Canadian superstar Daniel Negreanu has weighed in on the controversy surrounding Phil Ivey’s decision to boycott the World Series of Poker (WSOP) 2011 in protest at website Full Tilt Poker’s slow return of money to their American customers.
Negreanu has actually come out in support of Ivey as the feud continues between the eight-time WSOP bracelet winner and Full Tilt Poker following the US Department of Justice (DoJ) decision to shut down several poker websites – including PokerStars and Absolute Poker – on what has become known as ‘Black Friday’.
Ivey, who said he was “deeply disappointed and embarrassed” by the online poker site’s slow action to allow Americans access to their online poker accounts, is also suing Full Tilt for alleged damages done to his reputation by their lack of positive activity, only for the company to counter by suggesting the 35-year-old’s comments are “sanctimonious” and his upcoming lawsuit “frivolous” in an angry response.
However, Negreanu reckons Full Tilt’s retort was “shocking” and particularly unprofessional and added that he admires the fact that Ivey is “willing to give up something like the WSOP – that I know is so important to him – for what he thinks is principally right”.

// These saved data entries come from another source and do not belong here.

===== src/rtl/uvq_pkg.sv =====
// Types and codes shared by the unique value queue core.
// Holds the word structs, the status and operation codes and the state encoding.
// No dependencies.
`default_nettype none

package uvq_pkg;

  localparam int unsigned VALUE_W = 31;

  typedef enum logic {
    OP_INSERT = 1'b0,
    OP_REMOVE = 1'b1
  } op_e;

  typedef enum logic [2:0] {
    ST_OK        = 3'd0,
    ST_NEGATIVE  = 3'd1,
    ST_DUPLICATE = 3'd2,
    ST_FULL      = 3'd3,
    ST_EMPTY     = 3'd4
  } status_e;

  typedef enum logic [1:0] {
    FSM_IDLE,
    FSM_SCAN,
    FSM_REMOVE,
    FSM_DONE
  } fsm_e;

  typedef struct packed {
    op_e                op;
    logic signed [31:0] value_in;
  } in_word_t;

  typedef struct packed {
    status_e              status;
    logic [VALUE_W-1:0]   value_out;
  } out_word_t;

endpackage : uvq_pkg

`default_nettype wire


===== src/rtl/unique_value_fifo_queue_core.sv =====
// Unique value FIFO queue core: entry memory, duplicate scan sequencer, output register.
// Depends on uvq_pkg for word structs, status codes and state encoding.
//
//   channel | signals                          | word
//   --------+----------------------------------+------------------------------
//   in      | in_valid_i  in_ready_o in_data_i   | in_word_t  (op, value_in)
//   out     | out_valid_o out_ready_i out_data_o | out_word_t (status, value_out)
//
// One word is processed at a time. An insert into a queue holding n entries reads
// the entry memory once per cycle, one held entry each, and stops early when a
// duplicate turns up. A negative value or any word on an empty queue reads no entry;
// a remove from a non-empty queue waits for the registered memory read.
// Reset clears the read and write indices, the fill count, the scan counters, the
// state and the valid flags; the memory, the scan index and data registers are not.
// A new word is taken while the previous result waits in the output register; the
// next result then holds in its done state until the output register is free.
`default_nettype none

module unique_value_fifo_queue_core
  import uvq_pkg::*;
#(
  parameter int unsigned QUEUE_DEPTH = 16
) (
  input  wire logic      clk_i,
  input  wire logic      rst_ni,
  input  wire logic      in_valid_i,
  output logic           in_ready_o,
  input  wire in_word_t  in_data_i,
  output logic           out_valid_o,
  input  wire logic      out_ready_i,
  output out_word_t      out_data_o
);

  localparam int unsigned IDX_W = (QUEUE_DEPTH > 1) ? $clog2(QUEUE_DEPTH) : 1;
  localparam int unsigned CNT_W = $clog2(QUEUE_DEPTH + 1);
  localparam logic [IDX_W-1:0] LAST_IDX = IDX_W'(QUEUE_DEPTH - 1);
  localparam logic [CNT_W-1:0] FULL_CNT = CNT_W'(QUEUE_DEPTH);

  function automatic logic [IDX_W-1:0] next_idx(input logic [IDX_W-1:0] idx);
    return (idx == LAST_IDX) ? '0 : idx + IDX_W'(1);
  endfunction

  fsm_e               state_q, state_d;
  logic [VALUE_W-1:0] val_q, val_d;
  logic [IDX_W-1:0]   rd_idx_q, rd_idx_d;
  logic [IDX_W-1:0]   wr_idx_q, wr_idx_d;
  logic [CNT_W-1:0]   fill_q, fill_d;
  logic [IDX_W-1:0]   scan_idx_q, scan_idx_d;
  logic [CNT_W-1:0]   iss_q, iss_d;
  logic [CNT_W-1:0]   cmp_q, cmp_d;
  logic               rd_vld_q, rd_vld_d;
  out_word_t          res_q, res_d;
  logic               out_valid_q, out_valid_d;
  out_word_t          out_q, out_d;

  logic [VALUE_W-1:0] mem [QUEUE_DEPTH];
  logic [VALUE_W-1:0] rd_data_q;
  logic               rd_en;
  logic [IDX_W-1:0]   rd_addr;
  logic               wr_en;
  logic [IDX_W-1:0]   wr_addr;
  logic [VALUE_W-1:0] wr_data;

  always_ff @(posedge clk_i) begin
    if (wr_en) begin
      mem[wr_addr] <= wr_data;
    end
    if (rd_en) begin
      rd_data_q <= mem[rd_addr];
    end
  end

  always_comb begin
    state_d     = state_q;
    val_d       = val_q;
    rd_idx_d    = rd_idx_q;
    wr_idx_d    = wr_idx_q;
    fill_d      = fill_q;
    scan_idx_d  = scan_idx_q;
    iss_d       = iss_q;
    cmp_d       = cmp_q;
    rd_vld_d    = 1'b0;
    res_d       = res_q;
    out_valid_d = out_valid_q;
    out_d       = out_q;
    rd_en       = 1'b0;
    rd_addr     = scan_idx_q;
    wr_en       = 1'b0;
    wr_addr     = wr_idx_q;
    wr_data     = val_q;
    in_ready_o  = (state_q == FSM_IDLE);

    // drop the delivered word
    if (out_valid_q && out_ready_i) begin
      out_valid_d = 1'b0;
    end

    unique case (state_q)
      FSM_IDLE: begin
        if (in_valid_i) begin
          val_d = in_data_i.value_in[VALUE_W-1:0];
          if (in_data_i.op == OP_INSERT) begin
            if (in_data_i.value_in[31]) begin
              res_d   = '{status: ST_NEGATIVE, value_out: '0};
              state_d = FSM_DONE;
            end else if (fill_q == '0) begin
              wr_en    = 1'b1;
              wr_data  = in_data_i.value_in[VALUE_W-1:0];
              wr_idx_d = next_idx(wr_idx_q);
              fill_d   = fill_q + CNT_W'(1);
              res_d    = '{status: ST_OK, value_out: in_data_i.value_in[VALUE_W-1:0]};
              state_d  = FSM_DONE;
            end else begin
              rd_en      = 1'b1;
              rd_addr    = rd_idx_q;
              rd_vld_d   = 1'b1;
              scan_idx_d = next_idx(rd_idx_q);
              iss_d      = CNT_W'(1);
              cmp_d      = '0;
              state_d    = FSM_SCAN;
            end
          end else begin
            if (fill_q == '0) begin
              res_d   = '{status: ST_EMPTY, value_out: '0};
              state_d = FSM_DONE;
            end else begin
              rd_en    = 1'b1;
              rd_addr  = rd_idx_q;
              rd_vld_d = 1'b1;
              state_d  = FSM_REMOVE;
            end
          end
        end
      end

      FSM_SCAN: begin
        // keep one read in flight per cycle until every held entry is issued
        if (iss_q < fill_q) begin
          rd_en      = 1'b1;
          rd_addr    = scan_idx_q;
          rd_vld_d   = 1'b1;
          scan_idx_d = next_idx(scan_idx_q);
          iss_d      = iss_q + CNT_W'(1);
        end
        if (rd_vld_q) begin
          if (rd_data_q == val_q) begin
            res_d   = '{status: ST_DUPLICATE, value_out: '0};
            state_d = FSM_DONE;
          end else if (cmp_q + CNT_W'(1) == fill_q) begin
            if (fill_q == FULL_CNT) begin
              res_d = '{status: ST_FULL, value_out: '0};
            end else begin
              wr_en    = 1'b1;
              wr_idx_d = next_idx(wr_idx_q);
              fill_d   = fill_q + CNT_W'(1);
              res_d    = '{status: ST_OK, value_out: val_q};
            end
            state_d = FSM_DONE;
          end else begin
            cmp_d = cmp_q + CNT_W'(1);
          end
        end
      end

      FSM_REMOVE: begin
        res_d    = '{status: ST_OK, value_out: rd_data_q};
        rd_idx_d = next_idx(rd_idx_q);
        fill_d   = fill_q - CNT_W'(1);
        state_d  = FSM_DONE;
      end

      FSM_DONE: begin
        // hold until the output register is free
        if (!out_valid_q || out_ready_i) begin
          out_d       = res_q;
          out_valid_d = 1'b1;
          state_d     = FSM_IDLE;
        end
      end

      default: begin
        state_d = FSM_IDLE;
      end
    endcase
  end

  always_ff @(posedge clk_i or negedge rst_ni) begin
    if (!rst_ni) begin
      state_q     <= FSM_IDLE;
      rd_idx_q    <= '0;
      wr_idx_q    <= '0;
      fill_q      <= '0;
      iss_q       <= '0;
      cmp_q       <= '0;
      rd_vld_q    <= 1'b0;
      out_valid_q <= 1'b0;
    end else begin
      state_q     <= state_d;
      rd_idx_q    <= rd_idx_d;
      wr_idx_q    <= wr_idx_d;
      fill_q      <= fill_d;
      iss_q       <= iss_d;
      cmp_q       <= cmp_d;
      rd_vld_q    <= rd_vld_d;
      out_valid_q <= out_valid_d;
    end
  end

  always_ff @(posedge clk_i) begin
    val_q      <= val_d;
    scan_idx_q <= scan_idx_d;
    res_q      <= res_d;
    out_q      <= out_d;
  end

  assign out_valid_o = out_valid_q;
  assign out_data_o  = out_q;

  a_fill_bound: assert property (@(posedge clk_i) disable iff (!rst_ni)
    fill_q <= FULL_CNT)
    else $error("fill count above queue depth");

  a_idx_align: assert property (@(posedge clk_i) disable iff (!rst_ni)
    (fill_q == '0 || fill_q == FULL_CNT) |-> (rd_idx_q == wr_idx_q))
    else $error("indices disagree with fill count");

  a_err_zero: assert property (@(posedge clk_i) disable iff (!rst_ni)
    (out_valid_o && out_data_o.status != ST_OK) |-> (out_data_o.value_out == '0))
    else $error("error word carries a value");

  a_scan_count: assert property (@(posedge clk_i) disable iff (!rst_ni)
    (state_q == FSM_SCAN) |-> (cmp_q < fill_q && iss_q <= fill_q))
    else $error("scan counters out of range");

endmodule : unique_value_fifo_queue_core

`default_nettype wire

The 36-year-old is confused by Full Tilt’s “statement about Ivey being selfish” as they “had a month to release a statement about funds”.
Additionally, Negreanu – who also wouldn’t sport any advertising for a firm that had failed to support its customers – said he was shocked by “how low class” Full Tilt appeared when criticising their former star pro, although “it wasn’t surprising”.

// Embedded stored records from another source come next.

**src/design/timestamp_lru_tile_table_unit_defines.svh**
```systemverilog
// Assertion macros for the timestamp LRU tile table unit.
// Depends on clk_i and rst_ni being present in the module that uses them.
`ifndef TIMESTAMP_LRU_TILE_TABLE_UNIT_DEFINES_SVH
`define TIMESTAMP_LRU_TILE_TABLE_UNIT_DEFINES_SVH

// Same-cycle implication, disabled during reset.
`define TLT_ASSERT_IMPL(label, ante, cons) \
  label: assert property (@(posedge clk_i) disable iff (!rst_ni) (ante) |-> (cons)) \
    else $error("tile table assertion failed");

// Next-cycle implication, disabled during reset.
`define TLT_ASSERT_NEXT(label, ante, cons) \
  label: assert property (@(posedge clk_i) disable iff (!rst_ni) (ante) |=> (cons)) \
    else $error("tile table assertion failed");

`endif

```
**src/design/tlt_pkg.sv**
```systemverilog
// Package for the timestamp LRU tile table unit.
// Holds transfer payload types, cell types and shared constants; no dependencies.
`timescale 1ns / 1ps
`default_nettype none

package tlt_pkg;

  localparam int unsigned Slots   = 16;
  localparam int unsigned TagW    = 16;
  localparam int unsigned StampW  = 31;
  localparam int unsigned SlotW   = 4;

  localparam logic KindLoad    = 1'b0;
  localparam logic KindRefresh = 1'b1;

  typedef struct packed {
    logic                    kind;
    logic signed [TagW-1:0]  tag_x;
    logic signed [TagW-1:0]  tag_y;
    logic [StampW-1:0]       now_ms;
  } in_item_t;

  typedef struct packed {
    logic [SlotW-1:0]        slot;
    logic                    hit;
    logic                    evicted;
    logic signed [TagW-1:0]  evicted_x;
    logic signed [TagW-1:0]  evicted_y;
  } out_item_t;

  typedef struct packed {
    logic signed [TagW-1:0]  x;
    logic signed [TagW-1:0]  y;
    logic [StampW-1:0]       stamp;
  } entry_t;

  typedef struct packed {
    logic                    kind;
    logic signed [TagW-1:0]  tag_x;
    logic signed [TagW-1:0]  tag_y;
    logic [StampW-1:0]       now_ms;
    logic                    hit;
    logic [StampW-1:0]       best_stamp;
    logic signed [TagW-1:0]  best_x;
    logic signed [TagW-1:0]  best_y;
  } probe_t;

  typedef enum logic [2:0] {
    StIdle = 3'b001,
    StWalk = 3'b010,
    StDone = 3'b100
  } state_e;

endpackage

`default_nettype wire

```
**src/design/tlt_cell.sv**
```systemverilog
// One table cell: holds a single entry and one stage of the search probe.
// Depends on tlt_pkg.
`timescale 1ns / 1ps
`default_nettype none

module tlt_cell #(
  parameter int unsigned Slots = tlt_pkg::Slots,
  parameter int unsigned Idx   = 0
) (
  input  wire                                  clk_i,
  input  wire                                  rst_ni,
  input  wire                                  filled_i,
  input  wire                                  wr_sel_i,
  input  tlt_pkg::entry_t                      wr_data_i,
  input  wire                                  prb_valid_i,
  input  tlt_pkg::probe_t                      prb_i,
  input  wire [((Slots > 1) ? $clog2(Slots) : 1)-1:0] prb_hit_idx_i,
  input  wire [((Slots > 1) ? $clog2(Slots) : 1)-1:0] prb_best_idx_i,
  output logic                                 prb_valid_o,
  output tlt_pkg::probe_t                      prb_o,
  output logic [((Slots > 1) ? $clog2(Slots) : 1)-1:0] prb_hit_idx_o,
  output logic [((Slots > 1) ? $clog2(Slots) : 1)-1:0] prb_best_idx_o
);

  localparam int unsigned IdxW = (Slots > 1) ? $clog2(Slots) : 1;
  localparam logic [IdxW-1:0] MyIdx = IdxW'(Idx);
  localparam bit First = (Idx == 0);

  tlt_pkg::entry_t ent_q, ent_d;
  tlt_pkg::probe_t prb_q, prb_d;
  logic [IdxW-1:0] hit_idx_q, hit_idx_d;
  logic [IdxW-1:0] best_idx_q, best_idx_d;
  logic            vld_q;
  logic            match;
  logic            older;

  always_comb begin
    ent_d = ent_q;
    if (wr_sel_i) begin
      ent_d = wr_data_i;
    end else if (prb_valid_i && (prb_i.kind == tlt_pkg::KindRefresh) && filled_i) begin
      ent_d.stamp = prb_i.now_ms;
    end
  end

  assign match = filled_i && (ent_q.x == prb_i.tag_x) && (ent_q.y == prb_i.tag_y);
  assign older = First || (ent_q.stamp < prb_i.best_stamp);

  always_comb begin
    prb_d      = prb_i;
    hit_idx_d  = prb_hit_idx_i;
    best_idx_d = prb_best_idx_i;
    if (!prb_i.hit && match) begin
      prb_d.hit = 1'b1;
      hit_idx_d = MyIdx;
    end
    if (older) begin
      prb_d.best_stamp = ent_q.stamp;
      prb_d.best_x     = ent_q.x;
      prb_d.best_y     = ent_q.y;
      best_idx_d       = MyIdx;
    end
  end

  always_ff @(posedge clk_i) begin
    ent_q      <= ent_d;
    prb_q      <= prb_d;
    hit_idx_q  <= hit_idx_d;
    best_idx_q <= best_idx_d;
  end

  always_ff @(posedge clk_i or negedge rst_ni) begin
    if (!rst_ni) begin
      vld_q <= 1'b0;
    end else begin
      vld_q <= prb_valid_i;
    end
  end

  assign prb_valid_o    = vld_q;
  assign prb_o          = prb_q;
  assign prb_hit_idx_o  = hit_idx_q;
  assign prb_best_idx_o = best_idx_q;

endmodule

`default_nettype wire

```
**src/design/timestamp_lru_tile_table_unit.sv**
```systemverilog
// Top level of the timestamp LRU tile table: chain of tlt_cell, control and result register.
// Depends on tlt_pkg, tlt_cell and timestamp_lru_tile_table_unit_defines.svh.
//
// Usage:
//   Input channel in_valid_i/in_ready_o/in_data_i carries one item: kind selects a
//   tag load (lookup, fill or LRU replace) or a refresh of all filled stamps.
//   Output channel out_valid_o/out_ready_i/out_data_o returns one result per item.
//   An accepted item enters cell 0 at the transfer edge and moves one cell per
//   cycle through the cell chain; the probe from the last cell is then captured,
//   after which the table is written and the result register loaded. One item is
//   in flight at a time; the next transfer is taken once the block is back in idle.
//   A stalled receiver holds the result in the output register; a finished walk
//   then waits until that register is free before updating the table.
//   Reset empties the table (fill count zero) and drops any item in flight;
//   entry contents are not cleared, there is no clearing pass.
`timescale 1ns / 1ps
`default_nettype none
`include "timestamp_lru_tile_table_unit_defines.svh"

module timestamp_lru_tile_table_unit #(
  parameter int unsigned Slots = tlt_pkg::Slots
) (
  input  wire                 clk_i,
  input  wire                 rst_ni,
  input  wire                 in_valid_i,
  output logic                in_ready_o,
  input  tlt_pkg::in_item_t   in_data_i,
  output logic                out_valid_o,
  input  wire                 out_ready_i,
  output tlt_pkg::out_item_t  out_data_o
);

  localparam int unsigned IdxW  = (Slots > 1) ? $clog2(Slots) : 1;
  localparam int unsigned CntW  = $clog2(Slots + 1);
  localparam int unsigned SlotW = tlt_pkg::SlotW;

  tlt_pkg::state_e    state_q, state_d;
  logic [CntW-1:0]    fill_q, fill_d;
  logic               out_valid_q, out_valid_d;
  tlt_pkg::out_item_t out_data_q, res;

  tlt_pkg::probe_t    done_prb_q;
  logic [IdxW-1:0]    done_hit_idx_q;
  logic [IdxW-1:0]    done_best_idx_q;

  logic               chain_vld      [Slots+1];
  tlt_pkg::probe_t    chain_prb      [Slots+1];
  logic [IdxW-1:0]    chain_hit_idx  [Slots+1];
  logic [IdxW-1:0]    chain_best_idx [Slots+1];
  tlt_pkg::probe_t    launch_prb;

  logic [Slots-1:0]   filled;
  logic [Slots-1:0]   wr_sel;
  logic               wr_en;
  logic [IdxW-1:0]    wr_idx;
  tlt_pkg::entry_t    wr_data;

  logic               in_xfer;
  logic               tail_done;
  logic               finish;
  logic               full;

  assign in_ready_o = (state_q == tlt_pkg::StIdle);
  assign in_xfer    = in_valid_i && in_ready_o;
  assign tail_done  = (state_q == tlt_pkg::StWalk) && chain_vld[Slots];
  assign finish     = (state_q == tlt_pkg::StDone) && (!out_valid_q || out_ready_i);
  assign full       = (fill_q == CntW'(Slots));

  always_comb begin
    launch_prb        = '0;
    launch_prb.kind   = in_data_i.kind;
    launch_prb.tag_x  = in_data_i.tag_x;
    launch_prb.tag_y  = in_data_i.tag_y;
    launch_prb.now_ms = in_data_i.now_ms;
  end

  assign chain_vld[0]      = in_xfer;
  assign chain_prb[0]      = launch_prb;
  assign chain_hit_idx[0]  = '0;
  assign chain_best_idx[0] = '0;

  for (genvar i = 0; i < Slots; i++) begin : g_cell
    assign filled[i] = (CntW'(i) < fill_q);
    assign wr_sel[i] = wr_en && (wr_idx == IdxW'(i));

    tlt_cell #(
      .Slots (Slots),
      .Idx   (i)
    ) u_cell (
      .clk_i          (clk_i),
      .rst_ni         (rst_ni),
      .filled_i       (filled[i]),
      .wr_sel_i       (wr_sel[i]),
      .wr_data_i      (wr_data),
      .prb_valid_i    (chain_vld[i]),
      .prb_i          (chain_prb[i]),
      .prb_hit_idx_i  (chain_hit_idx[i]),
      .prb_best_idx_i (chain_best_idx[i]),
      .prb_valid_o    (chain_vld[i+1]),
      .prb_o          (chain_prb[i+1]),
      .prb_hit_idx_o  (chain_hit_idx[i+1]),
      .prb_best_idx_o (chain_best_idx[i+1])
    );
  end

  always_ff @(posedge clk_i) begin
    if (tail_done) begin
      done_prb_q      <= chain_prb[Slots];
      done_hit_idx_q  <= chain_hit_idx[Slots];
      done_best_idx_q <= chain_best_idx[Slots];
    end
    if (finish) begin
      out_data_q <= res;
    end
  end

  always_comb begin
    res           = '0;
    wr_en         = 1'b0;
    wr_idx        = done_best_idx_q;
    fill_d        = fill_q;
    wr_data.x     = done_prb_q.tag_x;
    wr_data.y     = done_prb_q.tag_y;
    wr_data.stamp = done_prb_q.now_ms;
    if (done_prb_q.kind == tlt_pkg::KindRefresh) begin
      res = '0;
    end else if (done_prb_q.hit) begin
      res.hit  = 1'b1;
      res.slot = SlotW'(done_hit_idx_q);
    end else if (full) begin
      res.slot      = SlotW'(done_best_idx_q);
      res.evicted   = 1'b1;
      res.evicted_x = done_prb_q.best_x;
      res.evicted_y = done_prb_q.best_y;
      wr_en         = finish;
    end else begin
      res.slot = SlotW'(fill_q);
      wr_idx   = IdxW'(fill_q);
      wr_en    = finish;
      if (finish) begin
        fill_d = fill_q + CntW'(1);
      end
    end
  end

  always_comb begin
    state_d = state_q;
    case (state_q)
      tlt_pkg::StIdle: begin
        if (in_xfer) state_d = tlt_pkg::StWalk;
      end
      tlt_pkg::StWalk: begin
        if (tail_done) state_d = tlt_pkg::StDone;
      end
      tlt_pkg::StDone: begin
        if (finish) state_d = tlt_pkg::StIdle;
      end
      default: state_d = tlt_pkg::StIdle;
    endcase
  end

  always_comb begin
    out_valid_d = out_valid_q;
    if (finish) begin
      out_valid_d = 1'b1;
    end else if (out_ready_i) begin
      out_valid_d = 1'b0;
    end
  end

  always_ff @(posedge clk_i or negedge rst_ni) begin
    if (!rst_ni) begin
      state_q     <= tlt_pkg::StIdle;
      fill_q      <= '0;
      out_valid_q <= 1'b0;
    end else begin
      state_q     <= state_d;
      fill_q      <= fill_d;
      out_valid_q <= out_valid_d;
    end
  end

  assign out_valid_o = out_valid_q;
  assign out_data_o  = out_data_q;

  `TLT_ASSERT_IMPL(a_fill_bound, 1'b1, fill_q <= CntW'(Slots))
  `TLT_ASSERT_NEXT(a_xfer_walk, in_xfer, state_q == tlt_pkg::StWalk)
  `TLT_ASSERT_IMPL(a_evict_full, out_valid_q && out_data_q.evicted, full)
  `TLT_ASSERT_IMPL(a_tail_in_walk, chain_vld[Slots], state_q == tlt_pkg::StWalk)

endmodule

`default_nettype wire
```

Meanwhile, struggling Full Tilt has come under added pressure this week following a ruling by the 9th US Circuit Court of Appeals to reconsider a breach of contract claim from Texas poker star Clonie Gowen.

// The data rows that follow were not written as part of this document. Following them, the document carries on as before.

--- config.mk ---
export PLATFORM = sky130hd
export DESIGN_NAME = ndm_ram
export DESIGN_NICKNAME = d
export VERILOG_FILES = /design/src/rtl/ndm_ram.sv
export SDC_FILE = /design/constraint.sdc
export NUM_CORES = 2
export LEC_CHECK = 0
export BUFFER_PORTS_ARGS = -buffer_cell sky130_fd_sc_hd__buf_2
export CAP_MARGIN = 0
export CORE_MARGIN = 8
export CORE_UTILIZATION = 40
export CTS_BUF_LIST = sky130_fd_sc_hd__clkbuf_16
export DETAILED_ROUTE_END_ITERATION = 10
export GPL_ROUTABILITY_DRIVEN = 0
export PLACE_DENSITY = 0.63
export SETUP_SLACK_MARGIN = 0.3
export SYNTH_ARGS = -nofsm -noshare
export SYNTH_HDL_FRONTEND = slang
export SYNTH_SLANG_ARGS = --single-unit
--- constraint.sdc ---
create_clock -name clock -period 2.7 [get_ports clock]
set_input_delay 0.135 -clock clock [delete_from_list [all_inputs] [get_ports clock]]
set_output_delay 0.135 -clock clock [all_outputs]
set_load 0.02 [all_outputs]
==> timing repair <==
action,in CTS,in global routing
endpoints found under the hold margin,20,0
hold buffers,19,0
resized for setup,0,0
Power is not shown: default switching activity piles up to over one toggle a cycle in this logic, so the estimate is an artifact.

The original case was rejected by Robert Clive Jones – a US District judge – but that ruling has now been discounted as incorrect by the Court of Appeals, while they are also set to look into Gowen’s additional claims that Full Tilt should be charged for negligent misrepresentation and fraud.
The 39-year-old – who can now resume her case – alleges that Full Tilt guaranteed her a 1% stake in the company when it became profitable as part of their deal that made use of her promotional skills and celebrity standing.
But, says Gowen, this guarantee has never been honoured, which resulted in her taking out the lawsuit.